Публикация Н. Леонтьева
Комментарии
Очевидно, не будет большим преувеличением сказать, что автобиографические романы Рюрика Ивнева — «Богема», «У подножия Мтацминды», и его мемуары о литературной жизни 10 — 20-х годов по своему историко-литературному значению заметно уступают известным воспоминаниям Бенедикта Лившица, Василия Каменского, Алексея Крученых, Вадима Шершеневича, Анатолия Мариенгофа.
Но правда и то, что свидетельств современников никогда не бывает слишком много, — у историка литературы всегда остаются вопросы, на которые вновь обнаруженные мемуары могут помочь дать ответ, всегда есть люди и события, о которых хочется знать больше. А Рюрик Ивнев стоял у истоков футуристического и имажинистского движений, долгое время находился в самой гуще литературных событий. И в этом смысле четыре литературных «силуэта» Рюрика Ивнева, помещенных выше, представляют несомненный интерес для специалистов, и тем более дл тех, кто только знакомится с историей русского поэтического авангарда.
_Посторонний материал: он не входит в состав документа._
File: src/rtl/mem_stage_byte_ram.sv
// RISC-V MEM stage that runs loads/stores one byte per divider step over a
// byte-wide synchronous-read RAM, sharing the port with instruction fetch.
module mem_stage_byte_ram #(
  parameter int STEP_DIV = 2,
  parameter int ADDR_W   = 32
) (
  input  logic              clk,
  input  logic              rst,
  input  logic [3:0]        aluop_EXMEM_i,
  input  logic              wreg_EXMEM_i,
  input  logic [4:0]        waddr_EXMEM_i,
  input  logic [31:0]       alurslt_EXMEM_i,
  input  logic [31:0]       SdataBoffset_EXMEM_i,
  input  logic              if_re_i,
  input  logic [31:0]       if_addr_i,
  output logic              if_grant_o,
  output logic              stall_o,
  output logic [ADDR_W-1:0] addr_RAM_o,
  output logic              wr_RAM_o,
  output logic [7:0]        wdata_RAM_o,
  input  logic [7:0]        rdata_RAM_i,
  output logic              wreg_MEMWB_o,
  output logic [4:0]        waddr_MEMWB_o,
  output logic [31:0]       wdata_MEMWB_o
);

  localparam logic [0:0] S_IDLE   = 1'b0;
  localparam logic [0:0] S_ACCESS = 1'b1;
  localparam int         CW       = (STEP_DIV > 1) ? $clog2(STEP_DIV) : 1;
  localparam logic [CW-1:0] CNT_LAST = CW'(STEP_DIV - 1);
  // With a one-cycle step the read byte arrives a step late, so loads get a trailing step.
  localparam bit EXTRA = (STEP_DIV == 1);

  localparam logic [3:0] OP_LB = 4'd1, OP_LH = 4'd2, OP_LW = 4'd3, OP_LBU = 4'd4,
                         OP_LHU = 4'd5, OP_SB = 4'd6, OP_SH = 4'd7, OP_SW = 4'd8;

  function automatic logic [2:0] op_bytes(input logic [3:0] op);
    case (op)
      OP_LB, OP_LBU, OP_SB: op_bytes = 3'd1;
      OP_LH, OP_LHU, OP_SH: op_bytes = 3'd2;
      OP_LW, OP_SW:         op_bytes = 3'd4;
      default:              op_bytes = 3'd0;
    endcase
  endfunction

  logic [0:0]    state_q, state_d;
  logic [CW-1:0] cnt_q, cnt_d;
  logic [2:0]    idx_q, idx_d;
  logic [3:0]    op_q, op_d;
  logic [31:0]   base_q, base_d, sdata_q, sdata_d, word_q, word_d;
  logic          wreg_q, wreg_d;
  logic [4:0]    waddr_q, waddr_d;
  logic          wreg_mw_q, wreg_mw_d;
  logic [4:0]    waddr_mw_q, waddr_mw_d;
  logic [31:0]   wdata_mw_q, wdata_mw_d;

  logic          start, busy, active, step_end, last, cur_store, samp_en, cur_wreg;
  logic [3:0]    cur_op;
  logic [31:0]   cur_base, cur_sdata, cur_word, word_new, load_val;
  logic [4:0]    cur_waddr;
  logic [CW-1:0] cur_cnt;
  logic [2:0]    cur_idx, n_steps;
  logic [1:0]    lane;

  always_comb begin
    start     = rst && (state_q == S_IDLE) && (op_bytes(aluop_EXMEM_i) != 3'd0);
    busy      = rst && (state_q == S_ACCESS);
    active    = start || busy;
    // In the start cycle the access runs straight off the EX/MEM inputs.
    cur_op    = busy ? op_q    : aluop_EXMEM_i;
    cur_base  = busy ? base_q  : alurslt_EXMEM_i;
    cur_sdata = busy ? sdata_q : SdataBoffset_EXMEM_i;
    cur_wreg  = busy ? wreg_q  : wreg_EXMEM_i;
    cur_waddr = busy ? waddr_q : waddr_EXMEM_i;
    cur_cnt   = busy ? cnt_q   : '0;
    cur_idx   = busy ? idx_q   : 3'd0;
    cur_word  = busy ? word_q  : 32'd0;
    cur_store = (cur_op == OP_SB) || (cur_op == OP_SH) || (cur_op == OP_SW);
    n_steps   = op_bytes(cur_op) + {2'b00, (EXTRA && !cur_store)};
    step_end  = (cur_cnt == CNT_LAST);
    last      = active && step_end && (cur_idx == n_steps - 3'd1);
    stall_o   = active && !last;

    if (EXTRA) begin
      samp_en = step_end && !cur_store && (cur_idx != 3'd0);
      lane    = 2'(cur_idx - 3'd1);
    end else begin
      samp_en = step_end && !cur_store;
      lane    = cur_idx[1:0];
    end
    word_new = cur_word;
    if (samp_en) word_new[{lane, 3'b000} +: 8] = rdata_RAM_i;

    case (cur_op)
      OP_LB:   load_val = {{24{word_new[7]}}, word_new[7:0]};
      OP_LH:   load_val = {{16{word_new[15]}}, word_new[15:0]};
      OP_LBU:  load_val = {24'd0, word_new[7:0]};
      OP_LHU:  load_val = {16'd0, word_new[15:0]};
      default: load_val = word_new;
    endcase

    if_grant_o  = 1'b0;
    addr_RAM_o  = '0;
    wr_RAM_o    = 1'b0;
    wdata_RAM_o = 8'd0;
    if (active) begin
      addr_RAM_o = ADDR_W'(cur_base) + ADDR_W'(cur_idx);
      wr_RAM_o   = cur_store;
      if (cur_store) wdata_RAM_o = cur_sdata[{cur_idx[1:0], 3'b000} +: 8];
    end else if (rst && if_re_i) begin
      addr_RAM_o = ADDR_W'(if_addr_i);
      if_grant_o = 1'b1;
    end
  end

  always_comb begin
    state_d    = state_q;
    cnt_d      = (cnt_q == CNT_LAST) ? '0 : cnt_q + CW'(1);
    idx_d      = idx_q;
    op_d       = op_q;
    base_d     = base_q;
    sdata_d    = sdata_q;
    word_d     = word_q;
    wreg_d     = wreg_q;
    waddr_d    = waddr_q;
    wreg_mw_d  = wreg_mw_q;
    waddr_mw_d = waddr_mw_q;
    wdata_mw_d = wdata_mw_q;
    if (active) begin
      op_d    = cur_op;
      base_d  = cur_base;
      sdata_d = cur_sdata;
      wreg_d  = cur_wreg;
      waddr_d = cur_waddr;
      word_d  = word_new;
      cnt_d   = step_end ? '0 : cur_cnt + CW'(1);
      idx_d   = step_end ? cur_idx + 3'd1 : cur_idx;
      state_d = S_ACCESS;
      if (last) begin
        state_d    = S_IDLE;
        idx_d      = 3'd0;
        word_d     = 32'd0;
        wreg_mw_d  = cur_store ? 1'b0 : cur_wreg;
        waddr_mw_d = cur_waddr;
        wdata_mw_d = cur_store ? 32'd0 : load_val;
      end
    end else begin
      wreg_mw_d  = wreg_EXMEM_i;
      waddr_mw_d = waddr_EXMEM_i;
      wdata_mw_d = alurslt_EXMEM_i;
    end
  end

  always_ff @(posedge clk or negedge rst) begin
    if (!rst) begin
      state_q    <= S_IDLE;
      cnt_q      <= '0;
      idx_q      <= 3'd0;
      op_q       <= 4'd0;
      base_q     <= 32'd0;
      sdata_q    <= 32'd0;
      word_q     <= 32'd0;
      wreg_q     <= 1'b0;
      waddr_q    <= 5'd0;
      wreg_mw_q  <= 1'b0;
      waddr_mw_q <= 5'd0;
      wdata_mw_q <= 32'd0;
    end else begin
      state_q    <= state_d;
      cnt_q      <= cnt_d;
      idx_q      <= idx_d;
      op_q       <= op_d;
      base_q     <= base_d;
      sdata_q    <= sdata_d;
      word_q     <= word_d;
      wreg_q     <= wreg_d;
      waddr_q    <= waddr_d;
      wreg_mw_q  <= wreg_mw_d;
      waddr_mw_q <= waddr_mw_d;
      wdata_mw_q <= wdata_mw_d;
    end
  end

  assign wreg_MEMWB_o  = wreg_mw_q;
  assign waddr_MEMWB_o = waddr_mw_q;
  assign wdata_MEMWB_o = wdata_mw_q;

endmodule

File: config.mk
export PLATFORM = sky130hd
export DESIGN_NAME = mem_stage_byte_ram
export DESIGN_NICKNAME = d
export VERILOG_FILES = /design/src/rtl/mem_stage_byte_ram.sv
export SDC_FILE = /design/constraint.sdc
export NUM_CORES = 1
export LEC_CHECK = 0
export CAP_MARGIN = 20
export CORE_ASPECT_RATIO = 1.75
export CORE_MARGIN = 3
export CORE_UTILIZATION = 32
export CTS_BUF_LIST = sky130_fd_sc_hd__clkbuf_4 sky130_fd_sc_hd__clkbuf_8 sky130_fd_sc_hd__clkbuf_16
export DETAILED_ROUTE_END_ITERATION = 16
export GPL_ROUTABILITY_DRIVEN = 0
export GPL_TIMING_DRIVEN = 0
export HOLD_SLACK_MARGIN = 0.05
export PLACE_DENSITY = 0.54
export SETUP_SLACK_MARGIN = 0.5
export SYNTH_ARGS = -nofsm -noshare
export SYNTH_HDL_FRONTEND = slang
export SYNTH_SLANG_ARGS = --single-unit
File: constraint.sdc
create_clock -name clk -period 8.86 [get_ports clk]
set_input_delay 1.329 -clock clk [delete_from_list [all_inputs] [get_ports clk]]
set_output_delay 1.329 -clock clk [all_outputs]
set_load 0.005 [all_outputs]
==> impl_metrics.toml, run 1 <==
[drt]
drc = 0
vias = 8143
ant_nets = 0
detail_route.wl_per_cell_um = 22.6
m1WireLength_mm = 12.9
met3_length_mm = 1.68
wl_mm = 34.4
dr.pass1.iters = 5
maxUsedRoutingLayer = "met4"
wl_met2_mm = 18.3
drt_iter0_markers = 428
viasPerCell = 5.35

[placement]
portBuffers = 197
dpl_cell_area_um2 = 11300
place.detailed.hpwl_mm = 26.5
dp.cells = 1489

[cells_and_area]
drive_above_1_share_pct = 12.9
syn2layout_area_growth_pct = 35.2
finalNonFillerCells = 1522
final_cell_area_um2 = 11900
nNetsFinal = 1271

[floorplan]
ios = 198
core_um2 = 26900
num_rows = 79
die_area_um2 = 29600
chipWidth_um = 131
initial_core_util_pct = 32.7
dieHeight_um = 225

[worst_setup_path]
cp_cell_sequence = "buf_8 -> and2_1 -> buf_2 -> buf_2 -> clkbuf_2 -> clkbuf_2 -> clkbuf_1 -> nand2_1 -> nand2_1 -> ha_1 -> fa_1 -> a21oi_1 -> a221oi_2 -> nand3_2 -> nor3b_2 -> nand4_1 -> xnor2_1 -> o21ai_0 -> clkdlybuf4s50_1"
rrSetupSlack_ps = 4090
crit_type = "in -> out"
worst_path_max_delay_cell = "clkdlybuf4s50_1"
worstSetupEndpoint = "addr_RAM_o[28]"
cpPeakStageDelay_ps = 560
arrival_ps = 6730
cp-startpoint = "rst"
timing.rr.start = "state_q"
reg2regPathDepth = 16
cp-end-kind = "primary output"
r2r_end = "wdata_MEMWB_o[19]"
crit_fanout = 47
required_ps = 7530
crit_path_start_kind = "input pin"

[clocking]
cts_resized = 2
clockBufferDepth = 2
insertion_delay_ps = 440
post_cts_buffers = 0
tritoncts_num_sinks = 149
path_clk_slew_ps = 60
cts_buffers = 17
cts_tree = "done"
h-tree-depth = 4
clockRootBuffer = "clkbuf_16"
cts_hold_buffers = 0

[timing]
max_freq_mhz = 124
rsz0062_at_grt = "false"
slew_headroom_pct = 35.5
final-max-slew-violation-count = 0
setup_viol = 0
period_share_pct = 91.0
clock_skew_ps = 15.6
tightest_slew_ps = 968
finalCriticalPeriod_ps = 8060
finalHoldViolations = 0

[outcome]
status = "finished, final reports clean"

[logic_synthesis]
synth.distinct_cells = 73
synth_area_per_cell_um2 = 9.49
synth_enable_flop_cells = 0
synth-seq-cells = 149
synth_ff_type = "dfrtp_1"
synthesis.nets = 1054
synth_top_area_share_pct = 42.4
syn-cell-area_um2 = 8800
yosys_warnings = 0
synthArstFlopShare_pct = 100
synth_cells = 927
synth.area.top_cells = "dfrtp_1 42%, nand2_1 8.7%, mux2_2 7.6%"
seq_area_frac_synth_pct = 42.4
yosysTopAreaCell = "dfrtp_1"

[worst_hold_path]
hold_path_class = "reg -> reg"
min_path_cells = 2

[pwr]
leakagePower_uw = 0.00490
power.density_nw_per_um2 = 186
ir_drop_mv = 0.138

[global_route]
grt_pass1_vias = 8483
grt_overflow = 0
antenna_found_initial = 1
track_usage_pct = 23.0
grt_max_degree = 108
grt_pass1_wl_mm = 52.0

[job]
cap_violations = 0
-- state kept, by name, summed over array words and instances (netlist names) --
register,count
word_q,32
wdata_MEMWB_o,32
waddr_q,5
wreg_MEMWB_o,1
cnt_q,1
waddr_MEMWB_o,5
state_q,1
sdata_q,32
op_q,4
wreg_q,1
idx_q,3
base_q,32
-- metrics by stage --
stage                     total power (µW)  setup TNS (ps)  hold slack, ps  utilization [%]  setup slack (ps)
final                                 2220               0             476             44.3               797
after global placement                1430         -533250             457             41.8             -5560
after global routing                  2320               0             503             44.3               513
after CTS                             2230               0             479             44.2               629
after detailed placement              1440               0             464             41.9               346
after floorplan                       1150               0             442                -              3010
-- layout by cell type, fill, tap and decap left out, types with 7 or more instances in the layout --
cell             netlist  final
mux2_2                59     59
o21ai_0               91     91
a22o_1                19     19
clkdlybuf4s50_1        0    196
xor2_1                11     11
clkbuf_1              42     40
inv_1                  8      8
mux4_2                 8      8
clkbuf_16              0     17
xnor2_1               20     20
and3_1                28     28
a31oi_1               16     16
a221o_1               30     30
nand2_1              205    205
nor3_1                20     20
nor2_1                21     21
buf_2                  8      9
and2_1                12     12
buf_4                  7      7
mux2i_1               26     26
a21oi_1               15     15
nand3_1               20     20
a22oi_1                7      7
ha_1                   9      9
nand4_1               14     14
dfrtp_1              149    149
-- synth_stat cells, types with 11 or more instances --
| master | instances |
|---|---|
| nand2_1 | 205 |
| dfrtp_1 | 149 |
| o21ai_0 | 91 |
| mux2_2 | 59 |
| clkbuf_1 | 42 |
| a221o_1 | 30 |
| and3_1 | 28 |
| mux2i_1 | 26 |
| nor2_1 | 21 |
| nand3_1 | 20 |
| nor3_1 | 20 |
| xnor2_1 | 20 |
| a22o_1 | 19 |
| a31oi_1 | 16 |
| a21oi_1 | 15 |
| nand4_1 | 14 |
| and2_1 | 12 |
| xor2_1 | 11 |
-- cell type report --
cell class                 instances  area [µm²]
tap                              364         455
clock inverter                     7         118
sequential                       149        3730
multi-input combinational        706        4740
fill                            2778       15000
buffer                            63         299
timing repair buffer             198        2000
antenna                            1        2.50
inverter                           9        33.8
clock buffer                      25         517
-- metal layers --
| layer | track usage [%] | up-vias |
|---|---|---|
| met5 | 0 | - |
| met1 | 24.9 | 4014 |
| li1 | - | 3797 |
| met2 | 42.7 | 269 |
| met3 | 4.71 | 63 |
| met4 | 11.2 | 0 |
Историка литературы в публикуемых воспоминаниях привлекут, главным образом, детали в биографиях людей, о которых идет речь. А пояснения, в которых они нуждаются, сводятся, пожалуй, лишь к сведениям о времени и обстоятельствах написания, месте хранения и текстологических особенностях источника. Но есть и «неискушенные» читатели, те, кому трудно отделить факты от легенд о Маяковском, Мариенгофе, Шершеневиче и Крученых. Им, напротив, интереснее и важнее составить из отдельных эпизодов понятное и непротиворечивое целое. А также определить, в какой мере можно доверять рассказанному. Таким читателям будет, вероятно, небесполезно познакомиться со сторонним суждением о публикуемых литературных портретах.
Чтобы объективно судить о свидетельствах современников, мало владеть предметом, надо еще и верно представлять себе личность мемуариста, а значит, и тот «магический кристалл», через который он смотрит на прошедшее. Ибо каждый мемуарист субъективен, но субъективен по-своему.